`config.mk`:
```
export PLATFORM = sky130hd
export DESIGN_NAME = fix_msg_frame_ctrl_flat
export DESIGN_NICKNAME = d
export VERILOG_FILES = /design/src/rtl/fix_parser_pkg.sv /design/src/rtl/fix_msg_frame_ctrl_if.sv /design/src/rtl/fix_desc_fifo.sv /design/src/rtl/fix_msg_frame_ctrl.sv /design/src/flat_wrapper.sv
export SDC_FILE = /design/constraint.sdc
export NUM_CORES = 1
export LEC_CHECK = 0
export BUFFER_PORTS_ARGS = -buffer_cell sky130_fd_sc_hd__buf_4
export CAP_MARGIN = 20
export CORE_ASPECT_RATIO = 1.4
export CORE_MARGIN = 8
export CORE_UTILIZATION = 50
export DETAILED_ROUTE_END_ITERATION = 8
export PLACE_DENSITY = 0.69
export REMOVE_ABC_BUFFERS = 1
export SETUP_SLACK_MARGIN = 0.2
export SYNTH_ARGS = -nofsm -noshare
export SYNTH_HDL_FRONTEND = slang
export SYNTH_HIERARCHICAL = 1
export SYNTH_SLANG_ARGS = --single-unit
```
`constraint.sdc`:
```
create_clock -name clk -period 7.55 [get_ports clk]
set_input_delay 1.51 -clock clk [delete_from_list [all_inputs] [get_ports clk]]
set_output_delay 1.51 -clock clk [all_outputs]
set_load 0.02 [all_outputs]
```
`src/rtl/fix_parser_pkg.sv`:
```
// Shared types for the FIX message framer: framer states and the
// per-message descriptor {start, end_addr, len} handed to the parser.
package fix_parser_pkg;

  localparam int CAM_AW = 5;

  typedef enum logic [1:0] {
    IDLE,
    IN_MSG,
    DROP
  } frame_state_e;

  typedef struct packed {
    logic [CAM_AW-1:0] start;
    logic [CAM_AW-1:0] end_addr;
    logic [CAM_AW:0]   len;
  } msg_desc_t;

  // Circular length; a zero difference means the whole CAM.
  function automatic logic [CAM_AW:0] msg_len(
    input logic [CAM_AW-1:0] s,
    input logic [CAM_AW-1:0] e
  );
    logic [CAM_AW-1:0] d;
    d = e - s + CAM_AW'(1);
    return (d == '0) ? {1'b1, {CAM_AW{1'b0}}} : {1'b0, d};
  endfunction

endpackage

```
`src/rtl/fix_msg_frame_ctrl_if.sv`:
```
// Beat-in / CAM-write-out bus of the FIX framer.
// slave: framer side; master: aligner/CAM side.
interface fix_msg_frame_ctrl_if #(
  parameter int DATA_WIDTH = 32,
  parameter int ADDR_WIDTH = 5
);
  logic                  wr_cs_i;
  logic                  wr_en_i;
  logic [DATA_WIDTH-1:0] data_i;
  logic                  start_message_i;
  logic                  end_message_i;
  logic                  cam_write_o;
  logic [ADDR_WIDTH-1:0] cam_write_index_o;
  logic [DATA_WIDTH-1:0] cam_write_data_o;

  modport slave (
    input  wr_cs_i, wr_en_i, data_i,
    input  start_message_i, end_message_i,
    output cam_write_o, cam_write_index_o,
    output cam_write_data_o
  );

  modport master (
    output wr_cs_i, wr_en_i, data_i,
    output start_message_i, end_message_i,
    input  cam_write_o, cam_write_index_o,
    input  cam_write_data_o
  );
endinterface

```
`src/rtl/fix_desc_fifo.sv`:
```
// Sync FWFT FIFO of message descriptors.
// Ports: clk, rst, push_i/din_i, pop_i, head_o, full_o, empty_o.
module fix_desc_fifo
  import fix_parser_pkg::*;
#(
  parameter int DEPTH = 4
) (
  input  logic      clk,
  input  logic      rst,
  input  logic      push_i,
  input  msg_desc_t din_i,
  input  logic      pop_i,
  output msg_desc_t head_o,
  output logic      full_o,
  output logic      empty_o
);
  localparam int PW = $clog2(DEPTH);

  msg_desc_t   mem_q [DEPTH];
  logic [PW:0] wp_q;
  logic [PW:0] rp_q;
  logic        do_push;
  logic        do_pop;

  assign do_push = push_i & ~full_o;
  assign do_pop  = pop_i & ~empty_o;
  assign empty_o = (wp_q == rp_q);
  assign full_o  = (wp_q[PW] != rp_q[PW]) &&
                   (wp_q[PW-1:0] == rp_q[PW-1:0]);
  assign head_o  = mem_q[rp_q[PW-1:0]];

  always_ff @(posedge clk) begin
    if (rst) begin
      wp_q <= '0;
      rp_q <= '0;
    end else begin
      if (do_push) wp_q <= wp_q + (PW+1)'(1);
      if (do_pop)  rp_q <= rp_q + (PW+1)'(1);
    end
  end

  always_ff @(posedge clk) begin
    if (do_push) mem_q[wp_q[PW-1:0]] <= din_i;
  end
endmodule

```
`src/rtl/fix_msg_frame_ctrl.sv`:
```
// Frames FIX beats into messages in a circular CAM, queues descriptors.
// Ports: clk, rst, bus (beats in / CAM write out), desc_*, flags.
module fix_msg_frame_ctrl
  import fix_parser_pkg::*;
#(
  parameter int DATA_WIDTH = 32,
  parameter int ADDR_WIDTH = CAM_AW,
  parameter int DESC_DEPTH = 4
) (
  input  logic                  clk,
  input  logic                  rst,
  fix_msg_frame_ctrl_if.slave   bus,
  output logic                  desc_valid_o,
  output logic [ADDR_WIDTH-1:0] desc_start_addr_o,
  output logic [ADDR_WIDTH-1:0] desc_end_addr_o,
  output logic [ADDR_WIDTH:0]   desc_len_o,
  input  logic                  desc_pop_i,
  output logic                  cam_full_o,
  output logic                  msg_drop_o,
  output logic                  stray_beat_o
);
  localparam logic [ADDR_WIDTH:0] OCC_FULL =
    (ADDR_WIDTH+1)'(1 << ADDR_WIDTH);
  localparam logic [ADDR_WIDTH-1:0] ONE = ADDR_WIDTH'(1);

  frame_state_e state_q, state_d;
  logic [ADDR_WIDTH-1:0] wr_ptr_q, wr_ptr_d;
  logic [ADDR_WIDTH-1:0] rd_ptr_q, rd_ptr_d;
  logic [ADDR_WIDTH-1:0] mstart_q, mstart_d;
  logic [ADDR_WIDTH:0]   plen_q, plen_d;
  logic [ADDR_WIDTH:0]   occ_q, occ_d;
  logic                  we_q, we_d;
  logic [ADDR_WIDTH-1:0] idx_q, idx_d;
  logic [DATA_WIDTH-1:0] dat_q, dat_d;
  logic                  drop_q, drop_d;
  logic                  stray_q, stray_d;

  logic                  beat, sm, em;
  logic                  begin_msg;
  logic [ADDR_WIDTH-1:0] base_ptr;
  logic [ADDR_WIDTH:0]   base_occ;
  logic [ADDR_WIDTH:0]   rel_len;
  logic [ADDR_WIDTH:0]   pop_len;
  logic                  push, pop;
  msg_desc_t             push_desc, head;
  logic                  q_full, q_empty;

  assign beat = bus.wr_cs_i & bus.wr_en_i;
  assign sm   = bus.start_message_i;
  assign em   = bus.end_message_i;
  assign pop  = ~q_empty & desc_pop_i;

  always_comb begin
    state_d   = state_q;
    wr_ptr_d  = wr_ptr_q;
    rd_ptr_d  = rd_ptr_q;
    mstart_d  = mstart_q;
    plen_d    = plen_q;
    we_d      = 1'b0;
    idx_d     = idx_q;
    dat_d     = dat_q;
    drop_d    = 1'b0;
    stray_d   = 1'b0;
    begin_msg = 1'b0;
    base_ptr  = wr_ptr_q;
    base_occ  = occ_q;
    rel_len   = '0;
    push      = 1'b0;
    push_desc = '0;
    if (beat) begin
      unique case (state_q)
        IDLE: begin
          if (sm) begin_msg = 1'b1;
          else    stray_d   = 1'b1;
        end
        IN_MSG: begin
          if (sm) begin
            // Abort open message, restart from its slot.
            drop_d    = 1'b1;
            rel_len   = plen_q;
            base_ptr  = mstart_q;
            base_occ  = occ_q - plen_q;
            begin_msg = 1'b1;
          end else if (occ_q == OCC_FULL || (em && q_full)) begin
            drop_d   = 1'b1;
            rel_len  = plen_q;
            wr_ptr_d = mstart_q;
            plen_d   = '0;
            state_d  = em ? IDLE : DROP;
          end else begin
            we_d     = 1'b1;
            idx_d    = wr_ptr_q;
            dat_d    = bus.data_i;
            wr_ptr_d = wr_ptr_q + ONE;
            plen_d   = plen_q + (ADDR_WIDTH+1)'(1);
            if (em) begin
              push      = 1'b1;
              push_desc = '{mstart_q, wr_ptr_q,
                            msg_len(mstart_q, wr_ptr_q)};
              plen_d    = '0;
              state_d   = IDLE;
            end
          end
        end
        DROP: begin
          if (sm)      begin_msg = 1'b1;
          else if (em) state_d   = IDLE;
        end
        default: state_d = IDLE;
      endcase
      if (begin_msg) begin
        if (base_occ == OCC_FULL || (em && q_full)) begin
          drop_d   = 1'b1;
          wr_ptr_d = base_ptr;
          plen_d   = '0;
          state_d  = em ? IDLE : DROP;
        end else begin
          mstart_d = base_ptr;
          we_d     = 1'b1;
          idx_d    = base_ptr;
          dat_d    = bus.data_i;
          wr_ptr_d = base_ptr + ONE;
          if (em) begin
            push      = 1'b1;
            push_desc = '{base_ptr, base_ptr,
                          (ADDR_WIDTH+1)'(1)};
            plen_d    = '0;
            state_d   = IDLE;
          end else begin
            plen_d  = (ADDR_WIDTH+1)'(1);
            state_d = IN_MSG;
          end
        end
      end
    end
    pop_len = pop ? head.len : '0;
    if (pop) rd_ptr_d = head.end_addr + ONE;
    occ_d = occ_q - rel_len - pop_len
          + (ADDR_WIDTH+1)'(we_d);
  end

  always_ff @(posedge clk) begin
    if (rst) begin
      state_q  <= IDLE;
      wr_ptr_q <= '0;
      rd_ptr_q <= '0;
      mstart_q <= '0;
      plen_q   <= '0;
      occ_q    <= '0;
      we_q     <= 1'b0;
      idx_q    <= '0;
      dat_q    <= '0;
      drop_q   <= 1'b0;
      stray_q  <= 1'b0;
    end else begin
      state_q  <= state_d;
      wr_ptr_q <= wr_ptr_d;
      rd_ptr_q <= rd_ptr_d;
      mstart_q <= mstart_d;
      plen_q   <= plen_d;
      occ_q    <= occ_d;
      we_q     <= we_d;
      idx_q    <= idx_d;
      dat_q    <= dat_d;
      drop_q   <= drop_d;
      stray_q  <= stray_d;
    end
  end

  fix_desc_fifo #(
    .DEPTH (DESC_DEPTH)
  ) u_desc_fifo (
    .clk     (clk),
    .rst     (rst),
    .push_i  (push),
    .din_i   (push_desc),
    .pop_i   (pop),
    .head_o  (head),
    .full_o  (q_full),
    .empty_o (q_empty)
  );

  assign bus.cam_write_o       = we_q;
  assign bus.cam_write_index_o = idx_q;
  assign bus.cam_write_data_o  = dat_q;
  assign desc_valid_o      = ~q_empty;
  assign desc_start_addr_o = q_empty ? '0 : head.start;
  assign desc_end_addr_o   = q_empty ? '0 : head.end_addr;
  assign desc_len_o        = q_empty ? '0 : head.len;
  assign cam_full_o        = (occ_q == OCC_FULL);
  assign msg_drop_o        = drop_q;
  assign stray_beat_o      = stray_q;

  // Oldest live message always begins at the release pointer.
  a_head_at_rd: assert property (@(posedge clk) disable iff (rst)
    desc_valid_o |-> (head.start == rd_ptr_q));
endmodule
```
`src/flat_wrapper.sv`:
```
// flat-port wrapper written by rule: the top's interface ports become plain ports
module fix_msg_frame_ctrl_flat import fix_parser_pkg::*;
#(
  parameter int DATA_WIDTH = 32,
  parameter int ADDR_WIDTH = CAM_AW,
  parameter int DESC_DEPTH = 4
)
  (clk, rst, desc_valid_o, desc_start_addr_o, desc_end_addr_o, desc_len_o, desc_pop_i, cam_full_o, msg_drop_o, stray_beat_o, bus_wr_cs_i, bus_wr_en_i, bus_data_i, bus_start_message_i, bus_end_message_i, bus_cam_write_o, bus_cam_write_index_o, bus_cam_write_data_o);
  fix_msg_frame_ctrl_if #(.DATA_WIDTH(DATA_WIDTH), .ADDR_WIDTH(ADDR_WIDTH)) bus_i ();
  input  logic clk;
  input  logic rst;
  output logic desc_valid_o;
  output logic [ADDR_WIDTH-1:0] desc_start_addr_o;
  output logic [ADDR_WIDTH-1:0] desc_end_addr_o;
  output logic [ADDR_WIDTH:0] desc_len_o;
  input  logic desc_pop_i;
  output logic cam_full_o;
  output logic msg_drop_o;
  output logic stray_beat_o;
  input wire logic [$bits(bus_i.wr_cs_i)-1:0] bus_wr_cs_i;
  input wire logic [$bits(bus_i.wr_en_i)-1:0] bus_wr_en_i;
  input wire logic [$bits(bus_i.data_i)-1:0] bus_data_i;
  input wire logic [$bits(bus_i.start_message_i)-1:0] bus_start_message_i;
  input wire logic [$bits(bus_i.end_message_i)-1:0] bus_end_message_i;
  output wire logic [$bits(bus_i.cam_write_o)-1:0] bus_cam_write_o;
  output wire logic [$bits(bus_i.cam_write_index_o)-1:0] bus_cam_write_index_o;
  output wire logic [$bits(bus_i.cam_write_data_o)-1:0] bus_cam_write_data_o;
  assign bus_i.wr_cs_i = bus_wr_cs_i;
  assign bus_i.wr_en_i = bus_wr_en_i;
  assign bus_i.data_i = bus_data_i;
  assign bus_i.start_message_i = bus_start_message_i;
  assign bus_i.end_message_i = bus_end_message_i;
  assign bus_cam_write_o = bus_i.cam_write_o;
  assign bus_cam_write_index_o = bus_i.cam_write_index_o;
  assign bus_cam_write_data_o = bus_i.cam_write_data_o;
  fix_msg_frame_ctrl #(.DATA_WIDTH(DATA_WIDTH), .ADDR_WIDTH(ADDR_WIDTH), .DESC_DEPTH(DESC_DEPTH)) u_core (.clk(clk), .rst(rst), .bus(bus_i), .desc_valid_o(desc_valid_o), .desc_start_addr_o(desc_start_addr_o), .desc_end_addr_o(desc_end_addr_o), .desc_len_o(desc_len_o), .desc_pop_i(desc_pop_i), .cam_full_o(cam_full_o), .msg_drop_o(msg_drop_o), .stray_beat_o(stray_beat_o));
endmodule
```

· · · ·

> _What the exercise asks_: Show all lines above holding "slave".

> _Task result_:
// slave: framer side; master: aligner/CAM side.
  modport slave (
  fix_msg_frame_ctrl_if.slave   bus,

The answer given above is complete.